I met Prof. Michael Ullman, in the neuroscience department at Georgetown University to discuss how people learn languages. He has published several papers about the role of memory in the acquisition of first and second languages. People have often remarked to me that I have an excellent memory. I posit that my capacity to retain information is a major factor in my ability to speak various languages. As music may engage more areas of the brain than language and we remember musical tunes better than memorized lists of words, this theory about the roles of declarative and procedural memory in language learning makes sense to me.
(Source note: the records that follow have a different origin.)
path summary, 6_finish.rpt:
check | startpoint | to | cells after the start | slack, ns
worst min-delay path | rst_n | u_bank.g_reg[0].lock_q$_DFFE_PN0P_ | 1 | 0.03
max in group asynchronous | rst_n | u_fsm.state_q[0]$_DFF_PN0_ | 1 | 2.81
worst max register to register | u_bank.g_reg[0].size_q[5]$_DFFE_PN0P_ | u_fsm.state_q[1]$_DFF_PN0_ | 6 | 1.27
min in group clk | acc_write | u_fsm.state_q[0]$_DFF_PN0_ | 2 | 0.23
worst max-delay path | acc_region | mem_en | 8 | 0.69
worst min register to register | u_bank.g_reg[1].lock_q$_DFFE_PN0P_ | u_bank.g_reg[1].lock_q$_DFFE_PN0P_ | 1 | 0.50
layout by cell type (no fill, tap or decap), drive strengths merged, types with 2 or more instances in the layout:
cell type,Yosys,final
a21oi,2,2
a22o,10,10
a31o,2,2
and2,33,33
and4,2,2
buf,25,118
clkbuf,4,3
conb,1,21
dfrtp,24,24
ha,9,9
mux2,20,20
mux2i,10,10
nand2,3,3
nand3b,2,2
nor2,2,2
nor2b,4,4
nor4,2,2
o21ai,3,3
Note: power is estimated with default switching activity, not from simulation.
**config.mk**
```make
export PLATFORM = sky130hd
export DESIGN_NAME = vlic_ctrl
export DESIGN_NICKNAME = d
export VERILOG_FILES = /design/src/rtl/vlic_pkg.sv /design/src/rtl/vlic_cfg_regs.sv /design/src/rtl/vlic_arbiter.sv /design/src/rtl/vlic_ctrl.sv
export SDC_FILE = /design/constraint.sdc
export NUM_CORES = 2
export LEC_CHECK = 0
export ABC_AREA = 1
export CELL_PAD_IN_SITES_DETAIL_PLACEMENT = 1
export CELL_PAD_IN_SITES_GLOBAL_PLACEMENT = 1
export CORE_ASPECT_RATIO = 1.25
export CORE_UTILIZATION = 49
export CTS_BUF_LIST = sky130_fd_sc_hd__clkbuf_8
export CTS_CLUSTER_DIAMETER = 80
export CTS_CLUSTER_SIZE = 24
export DETAILED_ROUTE_END_ITERATION = 8
export HOLD_SLACK_MARGIN = 0.06
export PLACE_DENSITY_LB_ADDON = 0.15
export SYNTH_ARGS = -nofsm -noshare
export SYNTH_HDL_FRONTEND = slang
export SYNTH_SLANG_ARGS = --single-unit
```
**constraint.sdc**
```tcl
create_clock -name clk -period 22.6 [get_ports clk]
set_input_delay 4.52 -clock clk [delete_from_list [all_inputs] [get_ports clk]]
set_output_delay 4.52 -clock clk [all_outputs]
set_load 0.01 [all_outputs]
```
**src/rtl/vlic_pkg.sv**
```systemverilog
// Package: constants and helper functions shared by the interrupt controller.
// Assumes VARIANT is 0 or 1; any other value falls back to variant 1 settings.
package vlic_pkg;

    localparam int FIELD_W = 7;
    localparam int PRIO_W  = 4;

    typedef logic [FIELD_W-1:0] cfg_field_t;
    typedef logic [PRIO_W-1:0]  prio_t;

    // Enable code software writes for the chosen variant.
    function automatic cfg_field_t enable_code(input int variant);
        return (variant == 0) ? 7'h51 : 7'h20;
    endfunction

    // Field bit that marks a source as enabled.
    function automatic int enable_bit(input int variant);
        return (variant == 0) ? 4 : 5;
    endfunction

    // Byte offset of the select register.
    function automatic int select_offset(input int variant);
        return (variant == 0) ? 'h10c : 'h104;
    endfunction

endpackage

```
**src/rtl/vlic_cfg_regs.sv**
```systemverilog
// Module: per-source configuration fields.
// Holds one 7-bit field per source and writes it when the bus strobe hits that
// source's word. Assumes the word index is already decoded from the byte address.
module vlic_cfg_regs
    import vlic_pkg::*;
#(
    parameter int N_SRC  = 64,
    parameter int WORD_W = 10
) (
    input  logic                     clk,
    input  logic                     rst_n,
    input  logic                     wr_en,
    input  logic [WORD_W-1:0]        wr_word,
    input  cfg_field_t               wr_data,
    output logic [N_SRC*FIELD_W-1:0] cfg_flat
);

    for (genvar n = 0; n < N_SRC; n++) begin : g_field
        cfg_field_t field_q;

        // Store the field on a write to this source's word; clear on reset.
        always_ff @(posedge clk) begin
            if (!rst_n)
                field_q <= '0;
            else if (wr_en && (wr_word == WORD_W'(n)))
                field_q <= wr_data;
        end

        assign cfg_flat[n*FIELD_W +: FIELD_W] = field_q;

        assert_field_write_R2: assert property (@(posedge clk) disable iff (!rst_n)
            (wr_en && (wr_word == WORD_W'(n))) |=> (cfg_flat[n*FIELD_W +: FIELD_W] == $past(wr_data)));
    end

endmodule

```
**src/rtl/vlic_arbiter.sv**
```systemverilog
// Module: priority arbiter over all sources.
// Forms the eligibility vector and reduces it in a balanced tree of pairwise
// compares. The lower-numbered side wins ties. Assumes N_SRC is a power of two.
module vlic_arbiter
    import vlic_pkg::*;
#(
    parameter int N_SRC   = 64,
    parameter int VARIANT = 0,
    parameter int ID_W    = 6
) (
    input  logic                     clk,
    input  logic                     rst_n,
    input  logic [N_SRC-1:0]         src,
    input  logic [N_SRC*FIELD_W-1:0] cfg_flat,
    output logic                     win_valid,
    output logic [ID_W-1:0]          win_id
);

    localparam int EN_BIT = enable_bit(VARIANT);
    localparam int LEVELS = $clog2(N_SRC);

    logic [N_SRC-1:0] elig;
    prio_t            prio [N_SRC];

    for (genvar n = 0; n < N_SRC; n++) begin : g_leaf
        assign elig[n] = src[n] & cfg_flat[n*FIELD_W + EN_BIT];
        assign prio[n] = cfg_flat[n*FIELD_W +: PRIO_W];
    end

    logic              lv_v [LEVELS+1][N_SRC];
    prio_t             lv_p [LEVELS+1][N_SRC];
    logic [ID_W-1:0]   lv_i [LEVELS+1][N_SRC];

    // Reduce the candidates level by level; the left (lower) node keeps ties.
    always_comb begin
        for (int lv = 0; lv <= LEVELS; lv++) begin
            for (int k = 0; k < N_SRC; k++) begin
                lv_v[lv][k] = 1'b0;
                lv_p[lv][k] = '0;
                lv_i[lv][k] = '0;
            end
        end
        for (int k = 0; k < N_SRC; k++) begin
            lv_v[0][k] = elig[k];
            lv_p[0][k] = prio[k];
            lv_i[0][k] = ID_W'(k);
        end
        for (int lv = 1; lv <= LEVELS; lv++) begin
            for (int k = 0; k < N_SRC; k++) begin
                if (k < (N_SRC >> lv)) begin
                    if (lv_v[lv-1][2*k] &&
                        (!lv_v[lv-1][2*k+1] || (lv_p[lv-1][2*k] >= lv_p[lv-1][2*k+1]))) begin
                        lv_v[lv][k] = 1'b1;
                        lv_p[lv][k] = lv_p[lv-1][2*k];
                        lv_i[lv][k] = lv_i[lv-1][2*k];
                    end else begin
                        lv_v[lv][k] = lv_v[lv-1][2*k+1];
                        lv_p[lv][k] = lv_p[lv-1][2*k+1];
                        lv_i[lv][k] = lv_i[lv-1][2*k+1];
                    end
                end
            end
        end
    end

    assign win_valid = lv_v[LEVELS][0];
    assign win_id    = lv_i[LEVELS][0];

    logic unused_cfg_bits;
    assign unused_cfg_bits = ^cfg_flat;

    // Check flags: any eligible source that beats the winner, or ties it with a lower number.
    logic beaten;
    logic tie_lost;
    always_comb begin
        beaten   = 1'b0;
        tie_lost = 1'b0;
        for (int k = 0; k < N_SRC; k++) begin
            if (win_valid && elig[k] && (prio[k] > prio[win_id]))
                beaten = 1'b1;
            if (win_valid && elig[k] && (prio[k] == prio[win_id]) && (ID_W'(k) < win_id))
                tie_lost = 1'b1;
        end
    end

    assert_winner_eligible_R3: assert property (@(posedge clk) disable iff (!rst_n)
        win_valid |-> (src[win_id] && cfg_flat[win_id*FIELD_W + EN_BIT]));
    assert_idle_when_none_R3: assert property (@(posedge clk) disable iff (!rst_n)
        (!win_valid) |-> ((src & elig) == '0));
    assert_highest_prio_R4: assert property (@(posedge clk) disable iff (!rst_n) !beaten);
    assert_low_index_tie_R5: assert property (@(posedge clk) disable iff (!rst_n) !tie_lost);

endmodule

```
**src/rtl/vlic_ctrl.sv**
```systemverilog
// Module: top of the vectored level-interrupt controller.
// Decodes the register bus, registers the arbiter result into the select
// register and the request line, and returns registered read data.
// Assumes word-aligned accesses; address bits 1:0 are ignored.
module vlic_ctrl
    import vlic_pkg::*;
#(
    parameter int N_SRC   = 64,
    parameter int VARIANT = 0,
    parameter int ADDR_W  = 12
) (
    input  logic              clk,
    input  logic              rst_n,
    input  logic [N_SRC-1:0]  src_i,
    input  logic [ADDR_W-1:0] bus_addr_i,
    input  logic              bus_we_i,
    input  logic [31:0]       bus_wdata_i,
    output logic [31:0]       bus_rdata_o,
    output logic              irq_o
);

    localparam int WORD_W   = ADDR_W - 2;
    localparam int ID_W     = $clog2(N_SRC);
    localparam int SEL_WORD = select_offset(VARIANT) / 4;

    logic [WORD_W-1:0]        word;
    logic                     cfg_we;
    logic [N_SRC*FIELD_W-1:0] cfg_flat;
    logic                     win_valid;
    logic [ID_W-1:0]          win_id;
    logic                     sel_pend_q;
    logic [ID_W-1:0]          sel_id_q;
    logic [31:0]              rd_next;
    logic [31:0]              rdata_q;

    assign word   = bus_addr_i[ADDR_W-1:2];
    assign cfg_we = bus_we_i && (32'(word) < N_SRC);

    vlic_cfg_regs #(.N_SRC(N_SRC), .WORD_W(WORD_W)) cfg_i (
        .clk      (clk),
        .rst_n    (rst_n),
        .wr_en    (cfg_we),
        .wr_word  (word),
        .wr_data  (bus_wdata_i[FIELD_W-1:0]),
        .cfg_flat (cfg_flat)
    );

    vlic_arbiter #(.N_SRC(N_SRC), .VARIANT(VARIANT), .ID_W(ID_W)) arb_i (
        .clk       (clk),
        .rst_n     (rst_n),
        .src       (src_i),
        .cfg_flat  (cfg_flat),
        .win_valid (win_valid),
        .win_id    (win_id)
    );

    // Capture the arbiter result as the select register every clock.
    always_ff @(posedge clk) begin
        if (!rst_n) begin
            sel_pend_q <= 1'b0;
            sel_id_q   <= '0;
        end else begin
            sel_pend_q <= win_valid;
            sel_id_q   <= win_valid ? win_id : '0;
        end
    end

    // Choose read data for the addressed word; unmapped words give zero.
    always_comb begin
        rd_next = '0;
        if (32'(word) < N_SRC)
            rd_next[FIELD_W-1:0] = cfg_flat[word*FIELD_W +: FIELD_W];
        else if (32'(word) == SEL_WORD)
            rd_next[6:0] = {sel_pend_q, 6'(sel_id_q)};
    end

    // Register the read data for the bus.
    always_ff @(posedge clk) begin
        if (!rst_n)
            rdata_q <= '0;
        else
            rdata_q <= rd_next;
    end

    assign bus_rdata_o = rdata_q;
    assign irq_o       = sel_pend_q;

    logic unused_bus_bits;
    assign unused_bus_bits = ^{bus_wdata_i[31:FIELD_W], bus_addr_i[1:0]};

    assert_irq_follows_winner_R7: assert property (@(posedge clk) disable iff (!rst_n)
        win_valid |=> irq_o);
    assert_irq_drops_R8: assert property (@(posedge clk) disable iff (!rst_n)
        (!win_valid) |=> !irq_o);
    assert_rdata_high_zero_R2: assert property (@(posedge clk) disable iff (!rst_n)
        bus_rdata_o[31:7] == '0);

endmodule

```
In a nutshell, procedural memory helps us learn grammar and syntax and is rooted in the frontal- basal ganglia structure of the brain. Declarative memory is in the temporal lobe of the brain and governs how we remember words, facts and events. Estrogen improves declarative memory in women, thus explaining why some women can recall words and phrases better than men,who may have an advantage in procedural memory. The two memory systems work in a see-saw manner, and sometimes compete. When one is in dysfunction, the other may become stronger.
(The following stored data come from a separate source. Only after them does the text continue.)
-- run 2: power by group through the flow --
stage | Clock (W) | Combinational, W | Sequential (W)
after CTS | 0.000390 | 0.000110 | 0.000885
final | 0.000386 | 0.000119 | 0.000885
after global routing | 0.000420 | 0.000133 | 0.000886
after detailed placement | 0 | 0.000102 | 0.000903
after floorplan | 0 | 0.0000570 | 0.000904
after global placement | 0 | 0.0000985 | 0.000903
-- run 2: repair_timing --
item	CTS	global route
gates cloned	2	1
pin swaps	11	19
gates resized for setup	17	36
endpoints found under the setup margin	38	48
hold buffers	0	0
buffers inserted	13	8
### src/rtl/hb_cmd_decoder.sv
module hb_cmd_decoder
   import hb_pkg::*;
#(
   parameter int DEAD_CYC = 4,
   parameter int SC_BLANK = 8
) (
   input  logic            clk,
   input  logic            por_n,
   input  logic            vdd_trip_ok,
   input  logic            vdd_rel_ok,
   input  logic [LEGS-1:0] dir_sel,
   input  logic            drive_en,
   input  logic            chop_allow,
   input  logic            flt_short,
   input  logic            flt_ocur,
   input  logic            flt_otemp,
   output logic [LEGS-1:0] hs_on,
   output logic [LEGS-1:0] ls_on,
   output logic            fault_n
);
   localparam int GW = 2 * LEGS;

   generate
      if (DEAD_CYC < 1) begin : g_bad_dead
         $error("DEAD_CYC must be at least 1");
      end
      if (SC_BLANK < 0) begin : g_bad_blank
         $error("SC_BLANK must not be negative");
      end
   endgenerate

   logic     lock_q;
   logic     trip_now;
   logic     latched;
   logic     kill;
   logic     low_ok;
   leg_cmd_t cmd [LEGS];

   assign low_ok = drive_en & chop_allow;
   assign kill   = trip_now | latched;

   hb_uvlo u_uvlo (
      .clk     (clk),
      .por_n   (por_n),
      .trip_ok (vdd_trip_ok),
      .rel_ok  (vdd_rel_ok),
      .lock_q  (lock_q)
   );

   generate
      for (genvar i = 0; i < LEGS; i++) begin : g_leg
         hb_leg #(.DEAD_CYC(DEAD_CYC)) u_leg (
            .clk    (clk),
            .por_n  (por_n),
            .hold   (lock_q),
            .kill   (kill),
            .dir    (dir_sel[i]),
            .low_ok (low_ok),
            .cmd    (cmd[i])
         );
         assign hs_on[i] = cmd[i].hs;
         assign ls_on[i] = cmd[i].ls;
      end
   endgenerate

   hb_fault #(.GW(GW), .SC_BLANK(SC_BLANK)) u_fault (
      .clk      (clk),
      .por_n    (por_n),
      .hold     (lock_q),
      .f_short  (flt_short),
      .f_ocur   (flt_ocur),
      .f_otemp  (flt_otemp),
      .gates    ({hs_on, ls_on}),
      .trip_now (trip_now),
      .latched  (latched)
   );

   assign fault_n = ~latched;
endmodule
However, when we are learning our second language, we rely more on declarative memory to learn grammar rules and structure rather than only by procedural memory. (In my words, we are like parrots than copy when we hear native speakers say.)  This doesn’t mean that we can learn a language well without learning grammar and structure, but it shows that listening and repeating serve a real purpose in how we can learn the syntax and structure of a language. Listening to and repeating song lyrics CAN help us learn grammar!

If you go to the Georgetown Brain Language Lab and scroll to the articles cited below, you can read an in-depth explanation of the theory.

Ullman, M. T. (2005). A Cognitive Neuroscience Perspective on Second Language Acquisition: The Declarative/Procedural Model. In C. Sanz (Ed.), Mind and Context in Adult Second Language Acquisition: Methods, Theory, and Practice (pp. 141-178). Washington, DC: Georgetown University Press.

Ullman, M. T. (2001). The neural basis of lexicon and grammar in first and second language: The declarative/procedural model. Bilingualism: Language and Cognition, 4(1). 105-122.